**TRY IT**
Start at the line below containing "latency: 0.39 ns" and stop at the line containing "slack: 0.1547 ns". Repeat every line of that stretch exactly, and nothing outside it.

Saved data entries
===== src/rtl/secure_mem_gate.sv =====
`default_nettype none
// ============================================================================
// Module      : secure_mem_gate
// Description : Key-gated, pipelined access filter in front of a synchronous
//               memory. Addresses at or above PROT_BASE are scrambled on write
//               and descrambled on read, but only while the unlock FSM is
//               UNLOCKED. Repeated bad keys lead to a timed lockout.
// Revision    : 1.0 - initial release
// ============================================================================
module secure_mem_gate #(
    parameter int                DATA_W      = 32,
    parameter int                ADDR_W      = 10,
    parameter int                KEY_W       = 16,
    parameter logic [KEY_W-1:0]  KEY_VALUE   = 16'h0032,
    parameter int                PROT_BASE   = 129,
    parameter int                MAX_FAIL    = 3,
    parameter int                LOCK_CYCLES = 256
) (
    input  logic              clk,
    input  logic              rst_n,
    input  logic              key_valid,
    input  logic [KEY_W-1:0]  key_in,
    input  logic              lock_req,
    input  logic              wr_valid,
    input  logic [ADDR_W-1:0] wr_addr,
    input  logic [DATA_W-1:0] wr_data,
    input  logic              rd_valid,
    input  logic [ADDR_W-1:0] rd_addr,
    output logic              mem_wr_en,
    output logic [ADDR_W-1:0] mem_wr_addr,
    output logic [DATA_W-1:0] mem_wr_data,
    output logic              mem_rd_en,
    output logic [ADDR_W-1:0] mem_rd_addr,
    input  logic [DATA_W-1:0] mem_rd_data,
    output logic              rd_data_vld,
    output logic [DATA_W-1:0] rd_data,
    output logic              unlocked,
    output logic              locked_out,
    output logic              viol
);

    // Multiplicative inverse of 3 modulo 2^DATA_W, built in a wider word so
    // the (2^k + 1) / 3 division does not overflow.
    function automatic logic [DATA_W-1:0] f_inv3();
        logic [DATA_W+1:0] t;
        t = '0;
        if ((DATA_W % 2) == 0) t[DATA_W+1] = 1'b1;
        else                   t[DATA_W]   = 1'b1;
        t[0] = 1'b1;
        t = t / (DATA_W+2)'(3);
        return t[DATA_W-1:0];
    endfunction

    localparam int                c_fail_w      = $clog2(MAX_FAIL + 1);
    localparam int                c_timer_w     = $clog2(LOCK_CYCLES + 1);
    localparam logic [c_fail_w-1:0]  c_fail_last   = c_fail_w'(MAX_FAIL - 1);
    localparam logic [c_timer_w-1:0] c_lock_cycles = c_timer_w'(LOCK_CYCLES);
    localparam logic [c_timer_w-1:0] c_timer_one   = c_timer_w'(1);
    localparam logic [ADDR_W-1:0] c_prot_base   = ADDR_W'(PROT_BASE);
    localparam logic [DATA_W-1:0] c_two         = DATA_W'(2);
    localparam logic [DATA_W-1:0] c_three       = DATA_W'(3);
    localparam logic [DATA_W-1:0] c_nine        = DATA_W'(9);
    localparam logic [DATA_W-1:0] c_inv3        = f_inv3();

    // Forward transform: subtract 3, xor 2, add 9, multiply by 3.
    function automatic logic [DATA_W-1:0] f_scramble(input logic [DATA_W-1:0] d);
        logic [DATA_W-1:0] t;
        t = (d - c_three) ^ c_two;
        t = t + c_nine;
        return t * c_three;
    endfunction

    // Inverse transform, undoing each forward step in reverse order.
    function automatic logic [DATA_W-1:0] f_descramble(input logic [DATA_W-1:0] e);
        logic [DATA_W-1:0] t;
        t = e * c_inv3;
        t = (t - c_nine) ^ c_two;
        return t + c_three;
    endfunction

    typedef enum logic [1:0] {
        ST_LOCKED   = 2'd0,
        ST_UNLOCKED = 2'd1,
        ST_LOCKOUT  = 2'd2
    } state_t;

    state_t                r_state, w_state_nxt;
    logic [c_fail_w-1:0]   r_fail_cnt, w_fail_nxt;
    logic [c_timer_w-1:0]  r_timer, w_timer_nxt;

    logic w_unl, w_wr_prot, w_rd_prot, w_wr_ok, w_rd_ok;
    logic r_s1_vld, r_s1_desc, r_s1_deny;
    logic r_s2_vld, r_s2_desc, r_s2_deny;

    // Access decisions use the registered (pre-edge) FSM state.
    assign w_unl      = (r_state == ST_UNLOCKED);
    assign w_wr_prot  = (wr_addr >= c_prot_base);
    assign w_rd_prot  = (rd_addr >= c_prot_base);
    assign w_wr_ok    = !w_wr_prot || w_unl;
    assign w_rd_ok    = !w_rd_prot || w_unl;
    assign unlocked   = (r_state == ST_UNLOCKED);
    assign locked_out = (r_state == ST_LOCKOUT);

    // FSM state, failure counter and lockout timer registers.
    always_ff @(posedge clk or negedge rst_n) begin
        if (!rst_n) begin
            r_state    <= ST_LOCKED;
            r_fail_cnt <= '0;
            r_timer    <= '0;
        end else begin
            r_state    <= w_state_nxt;
            r_fail_cnt <= w_fail_nxt;
            r_timer    <= w_timer_nxt;
        end
    end

    // Next-state logic: key attempts, relock requests and lockout countdown.
    always_comb begin
        w_state_nxt = r_state;
        w_fail_nxt  = r_fail_cnt;
        w_timer_nxt = r_timer;
        case (r_state)
            ST_LOCKED: begin
                if (key_valid) begin
                    if (key_in == KEY_VALUE) begin
                        w_state_nxt = ST_UNLOCKED;
                        w_fail_nxt  = '0;
                    end else if (r_fail_cnt == c_fail_last) begin
                        w_state_nxt = ST_LOCKOUT;
                        w_timer_nxt = c_lock_cycles;
                        w_fail_nxt  = '0;
                    end else begin
                        w_fail_nxt  = r_fail_cnt + 1'b1;
                    end
                end
            end
            ST_UNLOCKED: begin
                if (lock_req) w_state_nxt = ST_LOCKED;
            end
            ST_LOCKOUT: begin
                if (r_timer == c_timer_one) begin
                    w_state_nxt = ST_LOCKED;
                    w_timer_nxt = '0;
                end else begin
                    w_timer_nxt = r_timer - 1'b1;
                end
            end
            default: w_state_nxt = ST_LOCKED;
        endcase
    end

    // Write path: one-cycle registered pass-through or scramble; denied writes never reach memory.
    always_ff @(posedge clk or negedge rst_n) begin
        if (!rst_n) begin
            mem_wr_en   <= 1'b0;
            mem_wr_addr <= '0;
            mem_wr_data <= '0;
        end else begin
            mem_wr_en <= wr_valid && w_wr_ok;
            if (wr_valid && w_wr_ok) begin
                mem_wr_addr <= wr_addr;
                mem_wr_data <= w_wr_prot ? f_scramble(wr_data) : wr_data;
            end
        end
    end

    // Read request stage plus the access flags carried alongside each request.
    always_ff @(posedge clk or negedge rst_n) begin
        if (!rst_n) begin
            mem_rd_en   <= 1'b0;
            mem_rd_addr <= '0;
            r_s1_vld    <= 1'b0;
            r_s1_desc   <= 1'b0;
            r_s1_deny   <= 1'b0;
            r_s2_vld    <= 1'b0;
            r_s2_desc   <= 1'b0;
            r_s2_deny   <= 1'b0;
        end else begin
            mem_rd_en <= rd_valid && w_rd_ok;
            if (rd_valid && w_rd_ok) mem_rd_addr <= rd_addr;
            r_s1_vld  <= rd_valid;
            r_s1_desc <= rd_valid && w_rd_prot && w_unl;
            r_s1_deny <= rd_valid && !w_rd_ok;
            r_s2_vld  <= r_s1_vld;
            r_s2_desc <= r_s1_desc;
            r_s2_deny <= r_s1_deny;
        end
    end

    // Read result stage: memory data arrives alongside stage-2 flags.
    always_ff @(posedge clk or negedge rst_n) begin
        if (!rst_n) begin
            rd_data_vld <= 1'b0;
            rd_data     <= '0;
        end else begin
            rd_data_vld <= r_s2_vld;
            if (!r_s2_vld || r_s2_deny) rd_data <= '0;
            else if (r_s2_desc)         rd_data <= f_descramble(mem_rd_data);
            else                        rd_data <= mem_rd_data;
        end
    end

    // Violation pulse: any protected request issued while not unlocked.
    always_ff @(posedge clk or negedge rst_n) begin
        if (!rst_n) viol <= 1'b0;
        else        viol <= (wr_valid && !w_wr_ok) || (rd_valid && !w_rd_ok);
    end

endmodule
`default_nettype wire


===== config.mk =====
export PLATFORM = sky130hd
export DESIGN_NAME = secure_mem_gate
export DESIGN_NICKNAME = d
export VERILOG_FILES = /design/src/rtl/secure_mem_gate.sv
export SDC_FILE = /design/constraint.sdc
export NUM_CORES = 1
export LEC_CHECK = 0
export CAP_MARGIN = 20
export CELL_PAD_IN_SITES_DETAIL_PLACEMENT = 0
export CELL_PAD_IN_SITES_GLOBAL_PLACEMENT = 2
export CORE_AREA = 4 4 228 230
export DETAILED_ROUTE_END_ITERATION = 10
export DIE_AREA = 0 0 232 234
export GPL_TIMING_DRIVEN = 0
export PLACE_DENSITY_LB_ADDON = 0.1
export SYNTH_ARGS = -nofsm -noshare
export SYNTH_HDL_FRONTEND = slang
export SYNTH_SLANG_ARGS = --single-unit

===== constraint.sdc =====
create_clock -name clk -period 2.55 [get_ports clk]
set_clock_uncertainty 0.2 [all_clocks]
set_input_delay 0.51 -clock clk [delete_from_list [all_inputs] [get_ports clk]]
set_output_delay 0.51 -clock clk [all_outputs]
set_load 0.03 [all_outputs]

==> key figures <==
Status
  • Status: complete, but fails checks
  • Failing checks: antenna violations, negative setup slack

Floorplanning
  • Die Span Y: 234 um
  • Core Box Area: 49,860 sq um
  • Chip width: 232 um
  • Initial core utilization: 35.87%
  • Total I/O pin count: 196
  • Row cnt: 82
  • Die area: 54,290 sq um

Cells and area
  • Final Core Density: 52.60%
  • Area Overhead vs Synth: 46.62%
  • Share of cells above drive strength 1: 29.77%
  • Cell area after layout: 26,230 sq um
  • Fillers: 4,633
  • Fin nets: 2,948

Placed design
  • Detailed Place HPWL: 48,850 um
  • GP Congestion: 0.8728
  • Area post-placement: 22,230 sq um
  • Port buffer count: 181

CTS
  • Worst skew pair latency: 0.39 ns
  • Root Buffer: clkbuf_16
  • Max clock buf depth: 2
  • H-tree depth: 3
  • CTS Buf Count: 9
  • Worst-path clk slew: 0.08 ns
  • CTS tree: yes
  • Clock sinks: 107

Synthesis
  • Yosys top cell area share: 22.61%
  • Synth cell types: 82
  • Largest area contributor in the netlist: fa_1
  • Adder-cell share of the synthesized area: 38.91%
  • Synth Instances: 2,037
  • Post-synthesis sequential area ratio: 14.97%
  • Largest family of logic cells by synthesized area: adder cells
  • Mapped cell area: 17,890 sq um
  • Ys async rst share: 100.0%
  • Syn nets: 2,578
  • Most instantiated cells after synthesis: inv_1, ha_1, fa_1, nand2_1, nor2_1
  • Synth Area in Compound Gates: 12.68%
  • Top post-synthesis cells by area: fa_1, ha_1, dfrtp_1
  • Synthesized flop and latch total: 107
  • Synth Area per Inst: 8.781 sq um
  • Mux contribution to synthesized area: 1.728%
  • EDFF count, synth: 0
  • Post-synthesis simple-gate area fraction: 13.66%
  • YS warnings: 0
  • Synth Area in XOR/XNOR: 8.674%
  • Primary FF master, synth: dfrtp_1
  • Top-count cell post-synth: inv_1

Global routing
  • Largest net degree at the start of global routing: 91
  • Antenna violations before repair: 0
  • Gr usage total: 22.71%
  • Vias in the first global route: 16.33k
  • Gr ovfl total: 0
  • First-pass GRT wire length: 94,960 um

Routing
  • Final WL: 61,940 um
  • Pre-Repair DR Iteration Count: 4
  • Post-route ant nets: 1
  • Avg WL per Cell: 20.04 um
  • Vias: 15.54k
  • Vias per std cell: 5.027
  • Residual DRC: 0
  • Initial detailed-routing violation count: 594

Timing
  • Final setup margin: -4.536 ns
  • Max-Slew Margin vs Limit: 33.98%
  • Least-Margin Pin Slew: 0.9904 ns
  • Setup_tns: -140.95 ns
  • Setup violators final: 57
  • Final hold slack: 0.1547 ns
  • Fin crit share: 277.9%
  • Fin. max-slew vios: 0
  • Hold Vio Cnt, Final: 0
  • RSZ-0062 raised after global routing: yes
  • Fmax: 141.1 MHz
  • Crit path time final: 7.086 ns

Setup path
  • Worst Path Required: 2.63 ns
  • CP Data Arrival Time: 7.17 ns
  • R2R Setup Slk: -0.10 ns
  • Crit Reg-Reg Endpoint: rd_data[13]
  • Worst setup EP type: register
  • Crit Path Class: in -> reg
  • Worst r2r path cells: 4
  • Reg2reg start: r_s2_vld
  • CP max FO: 6
  • CP Launch Type: input port

Worst hold path
  • Min-delay src: r_s1_desc
  • HP Class: reg -> reg
  • Hold worst-path end: r_s2_desc
  • Hold path depth: 0

Job
  • Max cap viols: 0
==> repair_timing <==
action | 4_1_cts | 5_1_grt
pin swaps | 118 | 133
setup buffers | 99 | 79
setup endpoints to repair | 85 | 85
gates cloned | 0 | 3
hold endpoints to repair | 17 | 0
gates resized for setup | 413 | 225
hold buffers | 1 | 0
==> worst max path at each step <==
stage | start | to | slack [ns] | depth (start not counted)
after floorplan | mem_rd_data[15] | rd_data[29] | -4.24 | 24
after global placement | mem_rd_data[0] | rd_data[30] | -6.76 | 27
after detailed placement | mem_rd_data[15] | rd_data[30] | -6.11 | 25
after CTS | mem_rd_data[16] | rd_data[29] | -4.52 | 26
after global routing | mem_rd_data[18] | rd_data[29] | -4.82 | 26
final | mem_rd_data[17] | rd_data[29] | -4.54 | 26
==> through the flow <==
stage               instances  setup slack [ns]
floorplan                2037            -4.245
global placement         2890            -6.761
detailed placement       2893            -6.107
CTS                      3008            -4.522
global route             3084            -4.820
finish                   3091            -4.536
==> cell type report <==
| class | count | area [sq um] | share of cell area (%) |
|---|---|---|---|
| Timing Repair Buffer | 361 | 3612 | 13.77 |
| Sequential cell | 107 | 2678 | 10.21 |
| Clock buffer | 9 | 225.2 | 0.8587 |
| Antenna cell | 7 | 17.52 | 0.06679 |
| Tap cell | 672 | 840.8 | 3.206 |
| Timing Repair inverter | 1 | 5.005 | 0.01908 |
| Buffer | 54 | 399.1 | 1.522 |
| Multi-Input combinational cell | 1491 | 16900 | 64.42 |
| Inverter | 382 | 1464 | 5.582 |
| Clock inverter | 7 | 88.84 | 0.3387 |
==> registers in the layout, summed over array words and instances (netlist names), 2 cells and up <==
register / count
mem_rd_addr: 10
mem_wr_addr: 10
mem_wr_data: 32
r_fail_cnt: 2
r_state: 2
r_timer: 9
rd_data: 32
==> metal layers <==
| metal | global-route usage, % | part of all wire (%) |
|---|---|---|
| met5 | 0 | 0 |
| met4 | 4.072 | 1.4 |
| met3 | 2.199 | 2.5 |
| met2 | 39.53 | 49 |
| met1 | 31.27 | 47 |
==> cells in the final DEF, fill, tap and decap left out, drive strengths merged, types with 5 or more instances in the layout <==
cell type and n:
a211o 6, a211oi 25, a21o 29, a21oi 95
a311oi 5, a31o 6, a31oi 9, and2 15
and3 16, buf 230, clkbuf 41, clkdlybuf4s50 142
dfrtp 107, diode 7, dlygate4sd2 5, fa 202
ha 233, inv 384, mux2 7, mux2i 23
nand2 175, nand2b 18, nand3 40, nand3b 6
nand4 9, nor2 113, nor2b 11, nor3 33
nor4 21, o21a 12, o21ai 93, o21bai 10
o22ai 5, o31ai 9, or2 10, or3 8
xnor2 107, xor2 65
==> critical path: stages <==
cell	delay (ns)
buf_12	0.12
ha_4	0.26
inv_2	0.03
fa_2	0.57
fa_1	0.48
fa_2	0.56
inv_2	0.04
fa_1	0.54
fa_2	0.45
fa_1	0.51
inv_1	0.05
fa_1	0.49
inv_2	0.05
ha_4	0.30
and4_4	0.22
nor2b_4	0.15
o21ai_2	0.07
a21oi_4	0.25
nor3_4	0.09
nor4_4	0.25
buf_4	0.17
nand4bb_4	0.14
nor4_4	0.36
nand2_1	0.11
xor2_1	0.14
a211oi_1	0.23
==> kinds of logic after synthesis <==
group / count (synthesis)
AOI/OAI and AO/OA: 353
xor gates and xnor gates: 174
adders and majority gates: 435
buffers and inverters: 439
DFF: 107
muxes: 30
and+or+nand+nor: 499
Power is not shown: default switching activity piles up to over one toggle a cycle in this logic, so the estimate is an artifact.
==> RTL edit 1: new RTL, same flow settings <==
The parameter `LOCK_CYCLES` goes from 256 to 512.
--- a/src/rtl/secure_mem_gate.sv
+++ b/src/rtl/secure_mem_gate.sv
@@ -14,7 +14,7 @@
     parameter logic [KEY_W-1:0]  KEY_VALUE   = 16'h0032,
     parameter int                PROT_BASE   = 129,
     parameter int                MAX_FAIL    = 3,
-    parameter int                LOCK_CYCLES = 256
+    parameter int                LOCK_CYCLES = 512
 ) (
     input  logic              clk,
     input  logic              rst_n,
Behaviour: no difference found for any inputs over 10 cycles, from zero or initial values and one cycle with rst_n low; that may be too few to reach the edited logic, so the function may still have changed.
==> RTL edit 1 against the unedited design <==
- the flow finishes with violations (negative setup slack)
- register-to-register slack gained 0.24 ns
- worst setup slack gained 0.0070 ns
- synthesized area grew 1.2%
- sequential cell count grew 1
- wire length grew 2.8%
- synthesized cell count grew 0.98%
- core utilization grew 1.6 points
- final area grew 3.1%
- non-clock buffer count grew 67
Power is not shown: default switching activity piles up to over one toggle a cycle in this logic, so the estimate is an artifact.
==> RTL edit 1: results (changes against the unedited design) <==
[drt]
vias=15900  ; +2.7%
wl_met3_um=1920  ; +23%
ant_nets=0  ; -1
initialDrtViolationCount=573  ; -3.5%
wl_met2_um=32100  ; +4.6%
drt-met1-wl_um=27900  ; -3.5%
highest_layer=met4
dr.pass1.iters=5  ; +1
wirelength_um=63700  ; +2.8%

[worst_hold_path]
hold_end=r_s2_deny
hp-start=r_s1_deny

[clocking]
cts_resized=564  ; +37%
clk-insertion-delay-late_ns=0.40
post_cts_buffers=169  ; +71%

[final_layout]
n_all_inverters=373  ; -2.6%
reg.largest.list=mem_wr_data x32, rd_data x32
num-multi-input-gates=1515  ; +1.6%
clock_area_share_pct=1.12  ; -0.078 points
nonClkBufAreaFrac_pct=17.4  ; +2.1 points
num-nets-final=3030  ; +2.8%
antennaDiodeCount=0  ; -7
n_all_buffers=482  ; +16%
multi_input_area_mm2=0.0171  ; +0.98%
drive_above_1_share_pct=32.6  ; +2.8 points
sh_seq_area_pct=9.99  ; -0.21 points
fillers=4585  ; -1.0%

[critical_path]
critPathArrivalTime_ns=7.15  ; -0.02 ns
reg2reg_to=rd_data[8]
r2r-start=r_s2_desc
crit_end=rd_data[31]
critical_path_peak_fanout=8  ; +2
crit_start=mem_rd_data[18]
crit_slowest_cell=fa_1
rrSetupSlack_ns=0.14  ; +0.24 ns

[global_route]
grt_pass1_wl_um=98400  ; +3.6%
grt_pass1_vias=16900  ; +3.5%
grt_usage_pct=23.5  ; +0.84 points
grt_start_max_net_pins=65  ; -29%

[synthesis]
syn_nets=2598  ; +0.78%
yosysSeqAreaShare_pct=14.9  ; -0.042 points
synthTopCellsByCount=inv_1 (371), ha_1 (233), fa_1 (202), nand2_1 (177), nor2_1 (114)
yosysUniqueCellTypes=92  ; +12%
synth_seq_cells=108  ; +0.93%
synth.area.top_cells=fa_1 (22%), ha_1 (16%), dfrtp_1 (15%)

[timing]
setup_slack_ns=-4.53  ; +0.00698 ns
setup_viol=57  ; unchanged
relSlewSlack_pct=39.4  ; +5.5 points
setup_tns_ns=-147.95  ; -6.99 ns
drv_slew=0  ; unchanged

[placement]
dp_hpwl_um=50300  ; +3.1%
place_congestion=0.878  ; +0.63%
io_buffers=182  ; +0.55%

[outcome]
violations=negative setup slack
outcome=finished with violations

-- RTL edit 1: cells by family after synthesis --
| kind of cell | synth area share (%) |
|---|---|
| and+or+nand+nor | 14.2 |
| adders and majority gates | 38.4 |
| AOI/OAI and AO/OA | 13.5 |
| xor gates and xnor gates | 8.33 |
| DFF | 14.9 |
| buffers and inverters | 9.74 |
| muxes | 0.864 |
-- RTL edit 1: per-stage QoR --
step / cell area [um2] / utilization, % / cells / hold slack [ns] / setup WS, ns
after global routing: 27000 / 54.2 / 3166 / 0.166 / -4.73
after global placement: 22100 / 44.4 / 2911 / 0.133 / -6.68
after detailed placement: 22200 / 44.5 / 2915 / 0.136 / -6.36
final: 27000 / 54.2 / 3166 / 0.153 / -4.53
after CTS: 25700 / 51.5 / 3096 / 0.154 / -4.64
after floorplan: 19500 / - / 2057 / 0.0144 / -4.45
-- RTL edit 1: layer usage --
layer,track usage [%],vias up
li1,-,7679
met1,31.0,7889
met2,41.4,300
met3,2.10,81
met4,6.93,0
met5,0,-
==> RTL edit 2: new RTL, same settings <==
Made on the original files. Register the output `mem_wr_addr` once more; this adds one clock of latency there. The other outputs are not delayed to match.
--- a/src/rtl/secure_mem_gate.sv
+++ b/src/rtl/secure_mem_gate.sv
@@ -39,6 +39,8 @@
     output logic              viol
 );
 
+    logic [ADDR_W-1:0] mem_wr_addr_s0;
+
     // Multiplicative inverse of 3 modulo 2^DATA_W, built in a wider word so
     // the (2^k + 1) / 3 division does not overflow.
     function automatic logic [DATA_W-1:0] f_inv3();
@@ -153,12 +155,12 @@
     always_ff @(posedge clk or negedge rst_n) begin
         if (!rst_n) begin
             mem_wr_en   <= 1'b0;
-            mem_wr_addr <= '0;
+            mem_wr_addr_s0 <= '0;
             mem_wr_data <= '0;
         end else begin
             mem_wr_en <= wr_valid && w_wr_ok;
             if (wr_valid && w_wr_ok) begin
-                mem_wr_addr <= wr_addr;
+                mem_wr_addr_s0 <= wr_addr;
                 mem_wr_data <= w_wr_prot ? f_scramble(wr_data) : wr_data;
             end
         end
@@ -206,6 +208,10 @@
         else        viol <= (wr_valid && !w_wr_ok) || (rd_valid && !w_rd_ok);
     end
 
+    always_ff @(posedge clk) begin
+        mem_wr_addr <= mem_wr_addr_s0;
+    end
+
 endmodule
 `default_nettype wire
 
Formal check against the unedited RTL: not equivalent (a bounded check fails within 4 cycles, from zero or initial values and one cycle with rst_n low).
==> RTL edit 2 against the unedited design <==
- the flow finishes with violations (negative setup slack)
- final area rose by 3.7%
- sequential cell count rose by 10
- core utilization rose by 1.9 points
- synthesized area rose by 2.7%
- maximum frequency fell by 1.7%
- worst setup slack got worse by 0.12 ns
- wire length rose by 5.6%
- critical endpoint is now rd_data[31]
Power is left out: the tool's default activity adds up to more than one toggle a clock period on the data nets, which glitch-free logic cannot reach.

**RESPONSE FOR THIS EXERCISE**
  • Worst skew pair latency: 0.39 ns
  • Root Buffer: clkbuf_16
  • Max clock buf depth: 2
  • H-tree depth: 3
  • CTS Buf Count: 9
  • Worst-path clk slew: 0.08 ns
  • CTS tree: yes
  • Clock sinks: 107

Synthesis
  • Yosys top cell area share: 22.61%
  • Synth cell types: 82
  • Largest area contributor in the netlist: fa_1
  • Adder-cell share of the synthesized area: 38.91%
  • Synth Instances: 2,037
  • Post-synthesis sequential area ratio: 14.97%
  • Largest family of logic cells by synthesized area: adder cells
  • Mapped cell area: 17,890 sq um
  • Ys async rst share: 100.0%
  • Syn nets: 2,578
  • Most instantiated cells after synthesis: inv_1, ha_1, fa_1, nand2_1, nor2_1
  • Synth Area in Compound Gates: 12.68%
  • Top post-synthesis cells by area: fa_1, ha_1, dfrtp_1
  • Synthesized flop and latch total: 107
  • Synth Area per Inst: 8.781 sq um
  • Mux contribution to synthesized area: 1.728%
  • EDFF count, synth: 0
  • Post-synthesis simple-gate area fraction: 13.66%
  • YS warnings: 0
  • Synth Area in XOR/XNOR: 8.674%
  • Primary FF master, synth: dfrtp_1
  • Top-count cell post-synth: inv_1

Global routing
  • Largest net degree at the start of global routing: 91
  • Antenna violations before repair: 0
  • Gr usage total: 22.71%
  • Vias in the first global route: 16.33k
  • Gr ovfl total: 0
  • First-pass GRT wire length: 94,960 um

Routing
  • Final WL: 61,940 um
  • Pre-Repair DR Iteration Count: 4
  • Post-route ant nets: 1
  • Avg WL per Cell: 20.04 um
  • Vias: 15.54k
  • Vias per std cell: 5.027
  • Residual DRC: 0
  • Initial detailed-routing violation count: 594

Timing
  • Final setup margin: -4.536 ns
  • Max-Slew Margin vs Limit: 33.98%
  • Least-Margin Pin Slew: 0.9904 ns
  • Setup_tns: -140.95 ns
  • Setup violators final: 57
  • Final hold slack: 0.1547 ns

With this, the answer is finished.